*WORK INSTRUCTION*.
Could you copy out all the lines in the material below where the word "cell" occurs?
── RECORDS PROVIDED ──
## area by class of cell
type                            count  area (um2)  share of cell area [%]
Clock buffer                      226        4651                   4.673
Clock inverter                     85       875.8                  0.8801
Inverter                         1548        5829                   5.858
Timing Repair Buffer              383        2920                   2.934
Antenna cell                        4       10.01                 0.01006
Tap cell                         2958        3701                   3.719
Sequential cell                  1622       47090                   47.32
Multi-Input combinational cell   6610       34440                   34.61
───
*ANSWER TO THIS EXERCISE*.
## area by class of cell
type                            count  area (um2)  share of cell area [%]
Antenna cell                        4       10.01                 0.01006
Tap cell                         2958        3701                   3.719
Sequential cell                  1622       47090                   47.32
Multi-Input combinational cell   6610       34440                   34.61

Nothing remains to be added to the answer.